A child receives polio drops during the polio eradication programme in the northern Indian city of Chandigarh. Defeating polio in India was no easy endeavor; a uniquely high level of cooperation between India's government and the UN World Health Organization was the key to success. Reuters

Taliban militants have threatened aid workers trying to administer the polio vaccine in Pakistan, putting the lives of 250,000 children in the remote regions of South and North Waziristan at immediate risk. Insurgent commanders claiming that United Nations' vaccinators are finding targets for American drone strikes, and there appears to be few bargaining chips on hand for the World Health Organisation.

We don't want benefits from well-wishers who spend billions to save children from polio, which can affect one or two out of hundreds of thousands, while on the other hand the same well-wisher (America) with the help of its slave (Pakistan's government) kills hundreds of innocent tribesmen, including old women and children by unleashing numerous drone attacks, Hafiz Gul Bahadur, a militant commander in North Waziristan, stated last month.

They know we don't have any control over drone strikes, Dr. Bruce Aylward, the WHO's chief of polio eradication, told the New York Times. And I've yet to meet a parent who prefers a paralyzed kid. The Taliban commanders face these same issues -- but they have grievances that need to be addressed.
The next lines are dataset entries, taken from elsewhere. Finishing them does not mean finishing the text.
===== config.mk =====
export PLATFORM = sky130hd
export DESIGN_NAME = palette_lookup_arbiter
export DESIGN_NICKNAME = d
export VERILOG_FILES = /design/src/rtl/palette_lookup_arbiter.sv
export SDC_FILE = /design/constraint.sdc
export NUM_CORES = 1
export LEC_CHECK = 0
export CORE_ASPECT_RATIO = 1.4
export CORE_MARGIN = 4
export CORE_UTILIZATION = 41
export DETAILED_ROUTE_END_ITERATION = 16
export HOLD_SLACK_MARGIN = 0.12
export PLACE_DENSITY_LB_ADDON = 0.25
export SYNTH_ARGS = -nofsm -noshare
export SYNTH_HDL_FRONTEND = slang
export SYNTH_SLANG_ARGS = --single-unit

===== constraint.sdc =====
create_clock -name Clk -period 3.9 [get_ports Clk]
set_input_delay 0.78 -clock Clk [delete_from_list [all_inputs] [get_ports Clk]]
set_output_delay 0.78 -clock Clk [all_outputs]
set_load 0.03 [all_outputs]
==> config.mk <==
export PLATFORM = sky130hd
export DESIGN_NAME = i2c_byte_master
export DESIGN_NICKNAME = d
export VERILOG_FILES = /design/src/rtl/i2c_pkg.sv /design/src/rtl/i2c_quarter_timer.sv /design/src/rtl/i2c_byte_master.sv
export SDC_FILE = /design/constraint.sdc
export NUM_CORES = 1
export LEC_CHECK = 0
export BUFFER_PORTS_ARGS = -buffer_cell sky130_fd_sc_hd__buf_4
export CAP_MARGIN = 10
export CELL_PAD_IN_SITES_DETAIL_PLACEMENT = 0
export CELL_PAD_IN_SITES_GLOBAL_PLACEMENT = 1
export CORE_UTILIZATION = 48
export CTS_BUF_LIST = sky130_fd_sc_hd__clkbuf_8
export DETAILED_ROUTE_END_ITERATION = 12
export PLACE_DENSITY = 0.92
export SETUP_SLACK_MARGIN = 0.4
export SYNTH_ARGS = -nofsm -noshare
export SYNTH_HDL_FRONTEND = slang
export SYNTH_HIERARCHICAL = 1
export SYNTH_SLANG_ARGS = --single-unit
==> constraint.sdc <==
create_clock -name clk -period 4.38 [get_ports clk]
set_input_delay 0.219 -clock clk [delete_from_list [all_inputs] [get_ports clk]]
set_output_delay 0.219 -clock clk [all_outputs]
set_load 0.05 [all_outputs]
==> src/rtl/i2c_pkg.sv <==
// rtl/i2c_pkg.sv - shared encodings for the I2C byte master
package i2c_pkg;

   localparam logic [1:0] CMD_START = 2'b00;
   localparam logic [1:0] CMD_STOP  = 2'b01;
   localparam logic [1:0] CMD_WRITE = 2'b10;
   localparam logic [1:0] CMD_READ  = 2'b11;

   localparam logic [1:0] Q0 = 2'd0;
   localparam logic [1:0] Q1 = 2'd1;
   localparam logic [1:0] Q2 = 2'd2;
   localparam logic [1:0] Q3 = 2'd3;

   typedef enum logic [2:0] {
      IDLE,
      START,
      BIT,
      ACK,
      STOP,
      RESP
   } i2cState_t;

endpackage

==> src/rtl/i2c_quarter_timer.sv <==
// rtl/i2c_quarter_timer.sv - quarter-SCL-period down-counter with reload and stretch hold
module i2c_quarter_timer #(
   parameter int unsigned CLK_DIV = 250
) (
   input  logic clk,
   input  logic rst_n,
   input  logic run,
   input  logic reload,
   input  logic hold,
   output logic tick
);

   localparam logic [15:0] LoadVal = 16'(CLK_DIV - 1);

   logic [15:0] count;

   always_ff @(posedge clk or negedge rst_n) begin
      if (!rst_n) begin
         count <= '0;
      end else if (reload || (run && (hold || count == 16'd0))) begin
         count <= LoadVal;
      end else if (run) begin
         count <= count - 16'd1;
      end
   end

   assign tick = run & ~reload & ~hold & (count == 16'd0);

endmodule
The World Health Organization worried in March that if the polio eradication program isn't successful, the disease, which was supposed to have been wiped out worldwide by 2000, could spread to polio-free countries. According to Pakistan's the Nation, a polio resurgence has already begun in China.

The Pakistani government, which has been accused of supporting the Afghan Taliban in the past, can likely do little to prevent the Taliban's blockade even though it's aware that going to these areas for a polio campaign would be tantamount to putting the lives of our staff in jeopardy, as an anonymous health official told the AFP. The mountainous terrain of Waziristan, part of the self-administered Federally Administered Tribal Areas (FATA) on the Afghan border, has made it a breeding group for the Pakistani Taliban, who operates there with impunity.

Vaccination Fears

Since the invasion of Afghanistan and the subsequent exile of the Taliban, rumors about the polio vaccination have been detrimental to the program. There were whispers that it was a Western plot to sterilize Muslim girls, arguments that vaccinations violated against sharia law and even a rumor that the polio drops contained the AIDS virus, according to the Deccan Herald. At one point, WHO and UNICEF teams had to carry weapons after a number of vaccinators were beaten.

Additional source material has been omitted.